IHC asks PMDC for schedule of doctors’ working hours

Published July 3, 2019
Council has until September to file comprehensive report in petition seeking better employment conditions for medical. — APP/File
Council has until September to file comprehensive report in petition seeking better employment conditions for medical. — APP/File

ISLAMABAD: The Islamabad High Court (IHC) has asked the Pakistan Medical and Dental Council (PMDC) for the schedule of doctors’ working hours at hospitals in the capital.

The council was directed by IHC Justice Miangul Hassan Aurangzeb to file a comprehensive report on doctors’ working hours by September.

The court was hearing a petition filed by a doctor through her counsel Raja Saimul Haq Satti that said that doctors in India work 48-hour weeks and even less in Western countries.

The petition said doctors work in unhygienic conditions and are not provided proper food and safe drinking water. This drains doctors, and many women leave the profession for this reason.
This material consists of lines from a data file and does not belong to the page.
File: src/rtl/alu_requant.sv
`default_nettype none
// ============================================================================
//  Module   : alu_requant
//  Purpose  : Two-stage requantizer for A*B+C results. Stage 1 rounds
//             (half toward +inf) and drops SH fractional bits; stage 2
//             saturates to DW_OUT bits. Valid/ready on both sides, sticky
//             overflow flag with synchronous clear.
//  Options  : define ALU_REQUANT_SAT_CNT_EN to add the 16-bit sat_cnt output
//             (count of saturated beats, sticks at 0xFFFF, cleared by ovf_clr).
//  Revision : 1.0 - initial release
// ============================================================================
module alu_requant #(
    parameter int DW_IN   = 48,
    parameter int INT_IN  = 1,
    parameter int DW_OUT  = 24,
    parameter int INT_OUT = 0
) (
    input  logic              clk,
    input  logic              n_rst,
    input  logic [DW_IN-1:0]  din,
    input  logic              din_valid,
    output logic              din_ready,
    output logic [DW_OUT-1:0] dout,
    output logic              dout_valid,
    input  logic              dout_ready,
    input  logic              ovf_clr,
    output logic              ovf_sticky
`ifdef ALU_REQUANT_SAT_CNT_EN
    ,
    output logic [15:0]       sat_cnt
`endif
);

    localparam int c_flt_in  = DW_IN - INT_IN - 1;
    localparam int c_flt_out = DW_OUT - INT_OUT - 1;
    localparam int c_sh      = c_flt_in - c_flt_out;
    // din sign-extended by one bit so adding the rounding constant never wraps
    localparam int c_sum_w   = DW_IN + 1;
    // width of the rounded value once the SH fractional bits are dropped
    localparam int c_rnd_w   = c_sum_w - c_sh;
    localparam logic [c_sum_w-1:0] c_round = c_sum_w'(1) << (c_sh - 1);
    localparam logic [DW_OUT-1:0]  c_pos_max = {1'b0, {(DW_OUT-1){1'b1}}};
    localparam logic [DW_OUT-1:0]  c_neg_min = {1'b1, {(DW_OUT-1){1'b0}}};

    // A format that needs a left shift or gains integer bits cannot be
    // handled by a pure round-and-clamp path, so refuse to elaborate.
    generate
        if (c_sh < 1 || INT_OUT > INT_IN) begin : g_bad_params
            $error("alu_requant: need FLT_IN > FLT_OUT and INT_OUT <= INT_IN");
        end
    endgenerate

    // ------------------------------------------------------------------
    // Pipeline state
    // ------------------------------------------------------------------
    logic                      s1_valid_q, s1_valid_d;
    logic [c_rnd_w-1:0]        s1_data_q,  s1_data_d;
    logic                      s2_valid_q, s2_valid_d;
    logic [DW_OUT-1:0]         s2_data_q,  s2_data_d;
    logic                      ovf_q,      ovf_d;

    // ------------------------------------------------------------------
    // Combinational datapath / handshake
    // ------------------------------------------------------------------
    logic [c_sum_w-1:0]        w_sum;
    logic [c_rnd_w-1:0]        w_rnd;
    logic                      w_unused_frac;
    logic [c_rnd_w-DW_OUT:0]   w_hi;
    logic                      w_pos_ovf;
    logic                      w_neg_ovf;
    logic [DW_OUT-1:0]         w_clamp;
    logic                      w_s2_free;
    logic                      w_s1_adv;
    logic                      w_sat_enter;

    // Round half toward +inf: add half an output LSB, keep the upper bits.
    // Keeping the top bits of the sum is the arithmetic right shift by SH.
    assign w_sum         = {din[DW_IN-1], din} + c_round;
    assign w_rnd         = w_sum[c_sum_w-1:c_sh];
    assign w_unused_frac = ^w_sum[c_sh-1:0];

    // Bits above the output sign must all copy the sign, else the value
    // does not fit and is clamped toward the side its sign indicates.
    assign w_hi      = s1_data_q[c_rnd_w-1:DW_OUT-1];
    assign w_pos_ovf = ~s1_data_q[c_rnd_w-1] & (|w_hi);
    assign w_neg_ovf =  s1_data_q[c_rnd_w-1] & ~(&w_hi);

    // Stage 2 can take a beat when empty or when its beat is leaving now;
    // stage 1 can take a beat when empty or when it hands off to stage 2.
    assign w_s2_free   = ~s2_valid_q | dout_ready;
    assign w_s1_adv    = ~s1_valid_q | w_s2_free;
    assign w_sat_enter = s1_valid_q & w_s2_free & (w_pos_ovf | w_neg_ovf);

    assign din_ready  = w_s1_adv;
    assign dout       = s2_data_q;
    assign dout_valid = s2_valid_q;
    assign ovf_sticky = ovf_q;

    // Saturating clamp of the stage-1 result onto the output width
    always_comb begin
        w_clamp = s1_data_q[DW_OUT-1:0];
        if (w_pos_ovf) begin
            w_clamp = c_pos_max;
        end else if (w_neg_ovf) begin
            w_clamp = c_neg_min;
        end
    end

    // Next-state for both pipeline stages and the sticky overflow flag
    always_comb begin
        s1_valid_d = s1_valid_q;
        s1_data_d  = s1_data_q;
        s2_valid_d = s2_valid_q;
        s2_data_d  = s2_data_q;
        if (w_s1_adv) begin
            s1_valid_d = din_valid;
            if (din_valid) begin
                s1_data_d = w_rnd;
            end
        end
        if (w_s2_free) begin
            s2_valid_d = s1_valid_q;
            if (s1_valid_q) begin
                s2_data_d = w_clamp;
            end
        end
        // a saturation landing on the same edge as a clear keeps the flag set
        ovf_d = w_sat_enter | (ovf_q & ~ovf_clr);
    end

    // Pipeline and flag registers; reset discards anything in flight
    always_ff @(posedge clk or posedge n_rst) begin
        if (n_rst) begin
            s1_valid_q <= 1'b0;
            s1_data_q  <= '0;
            s2_valid_q <= 1'b0;
            s2_data_q  <= '0;
            ovf_q      <= 1'b0;
        end else begin
            s1_valid_q <= s1_valid_d;
            s1_data_q  <= s1_data_d;
            s2_valid_q <= s2_valid_d;
            s2_data_q  <= s2_data_d;
            ovf_q      <= ovf_d;
        end
    end

`ifdef ALU_REQUANT_SAT_CNT_EN
    logic [15:0] sat_cnt_q, sat_cnt_d;

    // Saturation counter: increments stick at all-ones, an increment on the
    // clearing edge restarts the count at one
    always_comb begin
        sat_cnt_d = sat_cnt_q;
        if (w_sat_enter) begin
            if (ovf_clr) begin
                sat_cnt_d = 16'd1;
            end else if (sat_cnt_q != 16'hFFFF) begin
                sat_cnt_d = sat_cnt_q + 16'd1;
            end
        end else if (ovf_clr) begin
            sat_cnt_d = 16'd0;
        end
    end

    // Saturation counter register
    always_ff @(posedge clk or posedge n_rst) begin
        if (n_rst) begin
            sat_cnt_q <= 16'd0;
        end else begin
            sat_cnt_q <= sat_cnt_d;
        end
    end

    assign sat_cnt = sat_cnt_q;
`endif

endmodule
`default_nettype wire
The petition cites the minister for national health services (NHS), the NHS secretary, the chief secretaries of Punjab, Sindh, Khyber Pakhtunkhwa, Balochistan and Azad Jammu and Kashmir, the president of the College of Physicians and Surgeons Pakistan, the PMDC, the attorney general of Pakistan and the advocate general of Islamabad as respondents.

Council has until September to file comprehensive report in petition seeking better employment conditions for medical professionals

The petitioner said that she is a qualified MBBS doctor. She said doctors are made to work 102 hours a week without days off; this includes postgraduate trainees, house officers and medical officers in tertiary care hospitals.

The petitioner said long working hours are damaging to doctors’ wellbeing and affect patient care as well. She said doctors’ work schedules are unregulated.

Doctors can develop illnesses such as insomnia because they do not have spaces to nap and are not allowed enough time to socialise out of work, which is a basic human right. The petitioner likened the situation to slavery, saying doctors are made not just to follow a hectic schedule but also with no additional pay.

The petitioner also raised a few questions before the court. She asked if medical professionals, who save lives and require extensive training and study, are included under the definition of ‘workmen’ and therefore could be entitled to benefits under industrial laws, and why if not.

She said that if the answer to this question is yes, what should the “maximum possible duty/working schedule limit” be for medical professionals working in tertiary care hospitals run by the government?

She also asked if doctors, who work under great stress, will be responsible for negligence if an incident occurs, or if the head of department, medical superintendents, doctors, vice chancellors of medical universities, postgraduate trainees or house officers will be responsible instead.

The petitioner said accidents happen due to doctors’ long working hours, which endanger human lives. She said this creates mistrust between doctors and patients, when doctors cannot treat them as well when they are exhausted as this creates the impression that doctors are being wilfully negligent.

She said making doctors work more than 102 hours a week is a violation of fundamental rights and of Article 25 of the Constitution, which calls for equal opportunity in public employment.

The petitioner quoted a study that said residents who work more than 24 hours are 73pc more at risk of needle-stick injuries and 2.3 times more likely to have car accidents. The study says 24 hours without sleep slows reaction time similar to alcohol intoxication.

The petitioner asked the court that governments, medical institutions and universities under the command, control or management of the respondents be required to amend their unlawful rules and regulations for the working schedules of doctors.